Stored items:
**src/rtl/nv_nvdla_sdp_x1_op_sched_pkg.sv**
```systemverilog
// Shared types and sizes for the SDP X1 operand scheduler.
package nv_nvdla_sdp_x1_op_sched_pkg;

  localparam int OP_DW = 16;
  localparam int DIM_W = 13;
  localparam int PD_W  = 32;

  typedef enum logic [1:0] {
    ST_IDLE = 2'd0,
    ST_RUN  = 2'd1,
    ST_DONE = 2'd2
  } sched_state_e;

  // A channel consumes operands only when sourced from the stream and not bypassed.
  function automatic logic chn_active(input logic src, input logic bypass);
    return src & ~bypass;
  endfunction

endpackage

```
**src/rtl/nv_nvdla_sdp_x1_op_sched_if.sv**
```systemverilog
// Operand stream in, per-channel ALU/MUL operand streams out.
interface nv_nvdla_sdp_x1_op_sched_if;
  import nv_nvdla_sdp_x1_op_sched_pkg::*;

  logic              op_in_pvld;
  logic              op_in_prdy;
  logic [PD_W-1:0]   op_in_pd;
  logic              chn_alu_op_pvld;
  logic              chn_alu_op_prdy;
  logic [OP_DW-1:0]  chn_alu_op;
  logic              chn_mul_op_pvld;
  logic              chn_mul_op_prdy;
  logic [OP_DW-1:0]  chn_mul_op;

  modport slave (
    input  op_in_pvld, op_in_pd, chn_alu_op_prdy, chn_mul_op_prdy,
    output op_in_prdy, chn_alu_op_pvld, chn_alu_op, chn_mul_op_pvld, chn_mul_op
  );

  modport master (
    output op_in_pvld, op_in_pd, chn_alu_op_prdy, chn_mul_op_prdy,
    input  op_in_prdy, chn_alu_op_pvld, chn_alu_op, chn_mul_op_pvld, chn_mul_op
  );

endinterface

```
**src/rtl/nv_nvdla_sdp_x1_op_slot.sv**
```systemverilog
// One operand slot: holds an operand and replays it for (width+1)*(height+1)
// handshakes using nested w/h counters.
module nv_nvdla_sdp_x1_op_slot
  import nv_nvdla_sdp_x1_op_sched_pkg::*;
(
  input  logic             clk,
  input  logic             rst,
  input  logic             load,
  input  logic [OP_DW-1:0] load_data,
  input  logic [DIM_W-1:0] cfg_width,
  input  logic [DIM_W-1:0] cfg_height,
  input  logic             op_prdy,
  output logic             full,
  output logic [OP_DW-1:0] op
);

  logic [DIM_W-1:0] w_cnt;
  logic [DIM_W-1:0] h_cnt;
  logic             hs;
  logic             last_w;
  logic             last_h;

  assign hs     = full & op_prdy;
  assign last_w = (w_cnt == cfg_width);
  assign last_h = (h_cnt == cfg_height);

  // Counters compare against the limit before incrementing, so w never overflows at 8191.
  always_ff @(posedge clk or posedge rst) begin
    if (rst) begin
      full  <= 1'b0;
      op    <= '0;
      w_cnt <= '0;
      h_cnt <= '0;
    end else if (load) begin
      full  <= 1'b1;
      op    <= load_data;
      w_cnt <= '0;
      h_cnt <= '0;
    end else if (hs) begin
      if (last_w) begin
        w_cnt <= '0;
        if (last_h) begin
          full  <= 1'b0;
          h_cnt <= '0;
        end else begin
          h_cnt <= h_cnt + DIM_W'(1);
        end
      end else begin
        w_cnt <= w_cnt + DIM_W'(1);
      end
    end
  end

endmodule

```
**src/rtl/nv_nvdla_sdp_x1_op_sched.sv**
```systemverilog
// SDP X1 operand scheduler: fetches one operand group per beat and replays it
// per channel. Optional stall counter under NVDLA_SDP_X1_OP_SCHED_PERF_EN.
module nv_nvdla_sdp_x1_op_sched
  import nv_nvdla_sdp_x1_op_sched_pkg::*;
(
  input  logic                        nvdla_core_clk,
  input  logic                        nvdla_core_rst,
  input  logic                        op_en,
  input  logic [DIM_W-1:0]            cfg_width,
  input  logic [DIM_W-1:0]            cfg_height,
  input  logic [DIM_W-1:0]            cfg_channel,
  input  logic                        cfg_alu_src,
  input  logic                        cfg_alu_bypass,
  input  logic                        cfg_mul_src,
  input  logic                        cfg_mul_bypass,
  nv_nvdla_sdp_x1_op_sched_if.slave   dp,
  output logic                        busy,
  output logic                        done,
  output logic [31:0]                 perf_stall_cnt
);

  sched_state_e     state, state_nxt;
  logic [DIM_W-1:0] width_r, height_r, channel_r;
  logic             alu_act_r, mul_act_r;
  logic [DIM_W:0]   group_cnt;
  logic             alu_full, mul_full;
  logic [OP_DW-1:0] alu_op, mul_op;
  logic             start, accept, in_prdy, fetch_left, slots_empty, any_act;

  assign start       = op_en & (state == ST_IDLE);
  assign any_act     = alu_act_r | mul_act_r;
  assign fetch_left  = (group_cnt <= {1'b0, channel_r});
  assign slots_empty = ~(alu_act_r & alu_full) & ~(mul_act_r & mul_full);
  assign in_prdy     = (state == ST_RUN) & any_act & fetch_left & slots_empty;
  assign accept      = dp.op_in_pvld & in_prdy;

  // State register.
  always_ff @(posedge nvdla_core_clk or posedge nvdla_core_rst) begin
    if (nvdla_core_rst) begin
      state <= ST_IDLE;
    end else begin
      state <= state_nxt;
    end
  end

  // Next state; a job with no active channel passes straight through RUN.
  always_comb begin
    state_nxt = state;
    case (state)
      ST_IDLE: begin
        if (op_en) state_nxt = ST_RUN;
        else       state_nxt = ST_IDLE;
      end
      ST_RUN: begin
        if (~any_act | (~fetch_left & slots_empty)) state_nxt = ST_DONE;
        else                                         state_nxt = ST_RUN;
      end
      ST_DONE: state_nxt = ST_IDLE;
      default: state_nxt = ST_IDLE;
    endcase
  end

  // Configuration latch and fetched-group counter; cfg only moves on a start in IDLE.
  always_ff @(posedge nvdla_core_clk or posedge nvdla_core_rst) begin
    if (nvdla_core_rst) begin
      width_r   <= '0;
      height_r  <= '0;
      channel_r <= '0;
      alu_act_r <= 1'b0;
      mul_act_r <= 1'b0;
      group_cnt <= '0;
    end else if (start) begin
      width_r   <= cfg_width;
      height_r  <= cfg_height;
      channel_r <= cfg_channel;
      alu_act_r <= chn_active(cfg_alu_src, cfg_alu_bypass);
      mul_act_r <= chn_active(cfg_mul_src, cfg_mul_bypass);
      group_cnt <= '0;
    end else if (accept) begin
      group_cnt <= group_cnt + (DIM_W+1)'(1);
    end
  end

  nv_nvdla_sdp_x1_op_slot u_alu_slot (
    .clk        (nvdla_core_clk),
    .rst        (nvdla_core_rst),
    .load       (accept & alu_act_r),
    .load_data  (dp.op_in_pd[OP_DW-1:0]),
    .cfg_width  (width_r),
    .cfg_height (height_r),
    .op_prdy    (dp.chn_alu_op_prdy),
    .full       (alu_full),
    .op         (alu_op)
  );

  nv_nvdla_sdp_x1_op_slot u_mul_slot (
    .clk        (nvdla_core_clk),
    .rst        (nvdla_core_rst),
    .load       (accept & mul_act_r),
    .load_data  (dp.op_in_pd[PD_W-1:OP_DW]),
    .cfg_width  (width_r),
    .cfg_height (height_r),
    .op_prdy    (dp.chn_mul_op_prdy),
    .full       (mul_full),
    .op         (mul_op)
  );

  // Slot registers keep stale data from earlier jobs, so inactive channels are forced to 0.
  assign dp.op_in_prdy      = in_prdy;
  assign dp.chn_alu_op_pvld = alu_full;
  assign dp.chn_alu_op      = alu_act_r ? alu_op : '0;
  assign dp.chn_mul_op_pvld = mul_full;
  assign dp.chn_mul_op      = mul_act_r ? mul_op : '0;
  assign busy               = (state != ST_IDLE);
  assign done               = (state == ST_DONE);

`ifdef NVDLA_SDP_X1_OP_SCHED_PERF_EN
  logic        stall;
  logic [31:0] stall_cnt;

  assign stall = (state == ST_RUN) & ((alu_act_r & ~alu_full) | (mul_act_r & ~mul_full));

  // Saturating stall counter, cleared when a new job starts.
  always_ff @(posedge nvdla_core_clk or posedge nvdla_core_rst) begin
    if (nvdla_core_rst) begin
      stall_cnt <= 32'd0;
    end else if (start) begin
      stall_cnt <= 32'd0;
    end else if (stall && (stall_cnt != 32'hFFFF_FFFF)) begin
      stall_cnt <= stall_cnt + 32'd1;
    end
  end

  assign perf_stall_cnt = stall_cnt;
`else
  assign perf_stall_cnt = 32'd0;
`endif

endmodule

```
**src/flat_wrapper.sv**
```systemverilog
// flat-port wrapper written by rule: the top's interface ports become plain ports
module nv_nvdla_sdp_x1_op_sched_flat import nv_nvdla_sdp_x1_op_sched_pkg::*;
  (nvdla_core_clk, nvdla_core_rst, op_en, cfg_width, cfg_height, cfg_channel, cfg_alu_src, cfg_alu_bypass, cfg_mul_src, cfg_mul_bypass, busy, done, perf_stall_cnt, dp_op_in_pvld, dp_op_in_pd, dp_chn_alu_op_prdy, dp_chn_mul_op_prdy, dp_op_in_prdy, dp_chn_alu_op_pvld, dp_chn_alu_op, dp_chn_mul_op_pvld, dp_chn_mul_op);
  nv_nvdla_sdp_x1_op_sched_if dp_i ();
  input  logic nvdla_core_clk;
  input  logic nvdla_core_rst;
  input  logic op_en;
  input  logic [DIM_W-1:0] cfg_width;
  input  logic [DIM_W-1:0] cfg_height;
  input  logic [DIM_W-1:0] cfg_channel;
  input  logic cfg_alu_src;
  input  logic cfg_alu_bypass;
  input  logic cfg_mul_src;
  input  logic cfg_mul_bypass;
  output logic busy;
  output logic done;
  output logic [31:0] perf_stall_cnt;
  input wire logic [$bits(dp_i.op_in_pvld)-1:0] dp_op_in_pvld;
  input wire logic [$bits(dp_i.op_in_pd)-1:0] dp_op_in_pd;
  input wire logic [$bits(dp_i.chn_alu_op_prdy)-1:0] dp_chn_alu_op_prdy;
  input wire logic [$bits(dp_i.chn_mul_op_prdy)-1:0] dp_chn_mul_op_prdy;
  output wire logic [$bits(dp_i.op_in_prdy)-1:0] dp_op_in_prdy;
  output wire logic [$bits(dp_i.chn_alu_op_pvld)-1:0] dp_chn_alu_op_pvld;
  output wire logic [$bits(dp_i.chn_alu_op)-1:0] dp_chn_alu_op;
  output wire logic [$bits(dp_i.chn_mul_op_pvld)-1:0] dp_chn_mul_op_pvld;
  output wire logic [$bits(dp_i.chn_mul_op)-1:0] dp_chn_mul_op;
  assign dp_i.op_in_pvld = dp_op_in_pvld;
  assign dp_i.op_in_pd = dp_op_in_pd;
  assign dp_i.chn_alu_op_prdy = dp_chn_alu_op_prdy;
  assign dp_i.chn_mul_op_prdy = dp_chn_mul_op_prdy;
  assign dp_op_in_prdy = dp_i.op_in_prdy;
  assign dp_chn_alu_op_pvld = dp_i.chn_alu_op_pvld;
  assign dp_chn_alu_op = dp_i.chn_alu_op;
  assign dp_chn_mul_op_pvld = dp_i.chn_mul_op_pvld;
  assign dp_chn_mul_op = dp_i.chn_mul_op;
  nv_nvdla_sdp_x1_op_sched u_core (.nvdla_core_clk(nvdla_core_clk), .nvdla_core_rst(nvdla_core_rst), .op_en(op_en), .cfg_width(cfg_width), .cfg_height(cfg_height), .cfg_channel(cfg_channel), .cfg_alu_src(cfg_alu_src), .cfg_alu_bypass(cfg_alu_bypass), .cfg_mul_src(cfg_mul_src), .cfg_mul_bypass(cfg_mul_bypass), .dp(dp_i), .busy(busy), .done(done), .perf_stall_cnt(perf_stall_cnt));
endmodule
```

* [TASK OBJECTIVE]:
Which lines in the data hold the string "localparam"? Copy each of them.

* [WRITTEN ANSWER]:
  localparam int OP_DW = 16;
  localparam int DIM_W = 13;
  localparam int PD_W  = 32;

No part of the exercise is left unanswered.